» **Task objective**:
Every line with the string "triggered" in it belongs in your answer, so copy them all from the data.

» **Input material**:
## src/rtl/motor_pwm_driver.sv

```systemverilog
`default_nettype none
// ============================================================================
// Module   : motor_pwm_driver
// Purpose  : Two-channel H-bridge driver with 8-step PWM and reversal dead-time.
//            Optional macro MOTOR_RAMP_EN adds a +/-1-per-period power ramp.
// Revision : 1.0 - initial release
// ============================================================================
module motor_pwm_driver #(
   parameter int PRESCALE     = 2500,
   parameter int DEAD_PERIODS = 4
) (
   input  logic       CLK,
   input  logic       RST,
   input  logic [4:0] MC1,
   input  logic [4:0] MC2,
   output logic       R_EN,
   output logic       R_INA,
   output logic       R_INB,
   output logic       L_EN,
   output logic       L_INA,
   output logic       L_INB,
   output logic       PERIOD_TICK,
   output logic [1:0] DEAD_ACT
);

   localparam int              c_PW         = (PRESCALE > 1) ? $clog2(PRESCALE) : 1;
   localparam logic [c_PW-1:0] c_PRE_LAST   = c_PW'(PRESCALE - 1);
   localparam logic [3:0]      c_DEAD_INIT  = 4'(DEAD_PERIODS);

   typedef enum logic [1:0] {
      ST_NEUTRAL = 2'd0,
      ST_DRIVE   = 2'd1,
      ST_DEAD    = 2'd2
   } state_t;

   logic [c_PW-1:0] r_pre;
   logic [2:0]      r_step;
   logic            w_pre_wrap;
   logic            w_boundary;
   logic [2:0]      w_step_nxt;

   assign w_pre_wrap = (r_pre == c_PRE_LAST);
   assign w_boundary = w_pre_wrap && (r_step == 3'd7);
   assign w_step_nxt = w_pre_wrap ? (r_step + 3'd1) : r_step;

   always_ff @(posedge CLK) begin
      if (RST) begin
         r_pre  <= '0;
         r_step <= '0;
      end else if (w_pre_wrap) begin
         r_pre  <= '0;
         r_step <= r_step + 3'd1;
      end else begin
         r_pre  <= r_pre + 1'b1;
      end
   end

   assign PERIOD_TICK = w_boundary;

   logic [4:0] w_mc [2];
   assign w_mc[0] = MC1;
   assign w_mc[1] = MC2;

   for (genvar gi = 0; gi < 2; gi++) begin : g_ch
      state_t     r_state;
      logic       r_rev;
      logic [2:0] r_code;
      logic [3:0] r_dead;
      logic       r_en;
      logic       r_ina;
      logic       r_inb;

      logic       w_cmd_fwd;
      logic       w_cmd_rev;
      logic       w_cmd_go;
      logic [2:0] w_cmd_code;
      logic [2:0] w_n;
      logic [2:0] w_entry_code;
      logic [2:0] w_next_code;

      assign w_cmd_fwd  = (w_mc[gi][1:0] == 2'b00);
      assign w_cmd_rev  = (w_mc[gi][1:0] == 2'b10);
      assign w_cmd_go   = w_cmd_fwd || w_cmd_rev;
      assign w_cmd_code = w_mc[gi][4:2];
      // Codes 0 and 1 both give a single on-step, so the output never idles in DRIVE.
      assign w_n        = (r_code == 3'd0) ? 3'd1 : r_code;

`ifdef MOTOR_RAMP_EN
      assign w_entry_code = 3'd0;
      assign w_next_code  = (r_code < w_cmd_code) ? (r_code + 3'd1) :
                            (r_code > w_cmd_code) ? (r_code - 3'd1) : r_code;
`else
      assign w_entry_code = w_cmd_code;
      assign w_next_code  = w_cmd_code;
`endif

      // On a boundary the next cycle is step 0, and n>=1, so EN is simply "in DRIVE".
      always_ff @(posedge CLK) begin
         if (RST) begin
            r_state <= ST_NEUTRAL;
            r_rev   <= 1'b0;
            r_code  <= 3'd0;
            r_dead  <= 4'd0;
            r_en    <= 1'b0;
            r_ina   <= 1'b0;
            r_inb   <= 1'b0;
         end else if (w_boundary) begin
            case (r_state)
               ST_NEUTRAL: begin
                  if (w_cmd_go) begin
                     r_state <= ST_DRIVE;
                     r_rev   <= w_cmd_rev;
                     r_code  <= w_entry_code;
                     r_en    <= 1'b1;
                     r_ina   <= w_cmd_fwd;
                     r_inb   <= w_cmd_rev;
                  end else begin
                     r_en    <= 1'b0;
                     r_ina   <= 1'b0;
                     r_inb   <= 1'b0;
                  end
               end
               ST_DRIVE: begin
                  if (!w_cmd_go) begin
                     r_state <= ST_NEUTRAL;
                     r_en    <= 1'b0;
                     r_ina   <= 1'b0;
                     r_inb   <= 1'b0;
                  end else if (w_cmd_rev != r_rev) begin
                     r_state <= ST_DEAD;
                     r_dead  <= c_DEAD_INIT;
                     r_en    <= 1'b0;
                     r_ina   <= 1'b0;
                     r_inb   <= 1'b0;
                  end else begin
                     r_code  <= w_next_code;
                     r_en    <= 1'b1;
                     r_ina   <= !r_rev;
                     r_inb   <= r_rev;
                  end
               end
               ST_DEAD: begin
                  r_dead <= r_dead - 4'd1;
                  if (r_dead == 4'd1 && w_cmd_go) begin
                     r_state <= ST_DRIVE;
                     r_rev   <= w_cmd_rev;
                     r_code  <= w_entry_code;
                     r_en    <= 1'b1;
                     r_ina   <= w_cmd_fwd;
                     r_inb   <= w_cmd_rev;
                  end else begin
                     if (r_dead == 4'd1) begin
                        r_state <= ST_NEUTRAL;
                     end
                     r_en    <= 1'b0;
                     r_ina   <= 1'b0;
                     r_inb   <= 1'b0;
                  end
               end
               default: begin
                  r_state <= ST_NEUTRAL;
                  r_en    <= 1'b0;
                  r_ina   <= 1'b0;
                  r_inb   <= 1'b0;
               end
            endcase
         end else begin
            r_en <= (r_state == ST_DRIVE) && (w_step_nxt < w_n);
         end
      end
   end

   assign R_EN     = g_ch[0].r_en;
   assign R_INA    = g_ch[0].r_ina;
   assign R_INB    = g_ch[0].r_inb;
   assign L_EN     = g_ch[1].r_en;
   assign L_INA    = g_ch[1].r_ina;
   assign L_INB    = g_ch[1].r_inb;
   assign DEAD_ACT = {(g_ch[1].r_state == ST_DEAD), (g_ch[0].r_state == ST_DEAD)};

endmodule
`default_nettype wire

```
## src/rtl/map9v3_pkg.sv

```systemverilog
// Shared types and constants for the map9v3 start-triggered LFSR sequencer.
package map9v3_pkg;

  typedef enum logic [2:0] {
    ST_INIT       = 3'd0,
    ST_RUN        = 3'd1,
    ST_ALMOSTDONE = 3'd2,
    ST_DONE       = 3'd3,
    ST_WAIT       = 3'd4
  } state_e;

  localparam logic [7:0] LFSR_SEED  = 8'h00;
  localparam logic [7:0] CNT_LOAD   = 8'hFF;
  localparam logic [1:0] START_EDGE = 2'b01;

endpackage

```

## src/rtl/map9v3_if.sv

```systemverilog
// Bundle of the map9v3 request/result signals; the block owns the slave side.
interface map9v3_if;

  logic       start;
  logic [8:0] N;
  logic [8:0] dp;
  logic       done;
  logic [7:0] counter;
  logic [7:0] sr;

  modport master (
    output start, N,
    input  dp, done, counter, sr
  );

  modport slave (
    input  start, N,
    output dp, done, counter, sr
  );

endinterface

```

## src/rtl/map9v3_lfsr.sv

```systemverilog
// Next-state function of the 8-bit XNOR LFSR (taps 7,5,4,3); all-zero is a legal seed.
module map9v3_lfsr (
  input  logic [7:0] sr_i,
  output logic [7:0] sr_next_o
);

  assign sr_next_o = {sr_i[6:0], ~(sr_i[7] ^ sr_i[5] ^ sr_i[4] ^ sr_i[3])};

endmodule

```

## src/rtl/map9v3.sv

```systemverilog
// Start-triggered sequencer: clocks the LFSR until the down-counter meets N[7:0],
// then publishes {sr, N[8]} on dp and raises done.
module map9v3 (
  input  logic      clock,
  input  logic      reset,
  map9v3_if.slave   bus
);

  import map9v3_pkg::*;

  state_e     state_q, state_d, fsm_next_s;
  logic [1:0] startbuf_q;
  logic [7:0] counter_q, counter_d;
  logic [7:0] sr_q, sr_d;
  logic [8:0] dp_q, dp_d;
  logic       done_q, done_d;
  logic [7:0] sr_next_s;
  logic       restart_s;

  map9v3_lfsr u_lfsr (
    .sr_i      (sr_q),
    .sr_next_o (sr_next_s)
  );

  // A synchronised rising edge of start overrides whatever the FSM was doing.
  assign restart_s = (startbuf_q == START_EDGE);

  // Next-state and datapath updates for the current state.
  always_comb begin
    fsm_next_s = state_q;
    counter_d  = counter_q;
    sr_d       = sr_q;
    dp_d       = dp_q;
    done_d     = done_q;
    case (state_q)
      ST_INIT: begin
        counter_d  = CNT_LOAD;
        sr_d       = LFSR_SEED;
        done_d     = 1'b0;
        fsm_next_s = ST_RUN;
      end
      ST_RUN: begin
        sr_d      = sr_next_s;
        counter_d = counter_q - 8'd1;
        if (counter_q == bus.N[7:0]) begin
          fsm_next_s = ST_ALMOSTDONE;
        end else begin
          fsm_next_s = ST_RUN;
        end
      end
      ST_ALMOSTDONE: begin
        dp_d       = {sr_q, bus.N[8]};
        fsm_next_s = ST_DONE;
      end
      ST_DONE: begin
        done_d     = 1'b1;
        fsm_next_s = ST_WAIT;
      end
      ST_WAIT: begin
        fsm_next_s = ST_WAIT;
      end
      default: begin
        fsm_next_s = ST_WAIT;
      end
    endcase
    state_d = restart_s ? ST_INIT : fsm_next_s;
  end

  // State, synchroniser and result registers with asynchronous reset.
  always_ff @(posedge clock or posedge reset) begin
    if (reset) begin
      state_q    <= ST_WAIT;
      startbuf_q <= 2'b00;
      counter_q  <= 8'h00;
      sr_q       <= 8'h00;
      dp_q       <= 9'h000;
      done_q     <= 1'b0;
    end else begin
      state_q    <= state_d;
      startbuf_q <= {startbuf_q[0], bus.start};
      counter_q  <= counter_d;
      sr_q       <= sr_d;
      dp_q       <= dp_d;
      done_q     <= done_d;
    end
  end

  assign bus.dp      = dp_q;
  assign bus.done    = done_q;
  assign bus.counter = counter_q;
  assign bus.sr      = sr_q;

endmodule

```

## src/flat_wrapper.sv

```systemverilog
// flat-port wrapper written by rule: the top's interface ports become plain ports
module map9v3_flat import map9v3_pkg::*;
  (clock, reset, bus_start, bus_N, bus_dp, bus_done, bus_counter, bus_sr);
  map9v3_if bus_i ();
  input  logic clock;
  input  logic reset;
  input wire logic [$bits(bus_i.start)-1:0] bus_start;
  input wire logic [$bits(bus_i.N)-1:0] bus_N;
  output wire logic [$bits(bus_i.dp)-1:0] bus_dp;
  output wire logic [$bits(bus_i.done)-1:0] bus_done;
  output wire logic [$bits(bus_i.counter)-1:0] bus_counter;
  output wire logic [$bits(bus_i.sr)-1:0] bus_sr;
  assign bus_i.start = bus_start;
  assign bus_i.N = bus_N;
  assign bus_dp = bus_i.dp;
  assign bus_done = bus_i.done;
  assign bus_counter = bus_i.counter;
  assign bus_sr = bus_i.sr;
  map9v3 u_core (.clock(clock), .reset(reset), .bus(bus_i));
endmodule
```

» **Solution for this problem**:
// Shared types and constants for the map9v3 start-triggered LFSR sequencer.
// Start-triggered sequencer: clocks the LFSR until the down-counter meets N[7:0],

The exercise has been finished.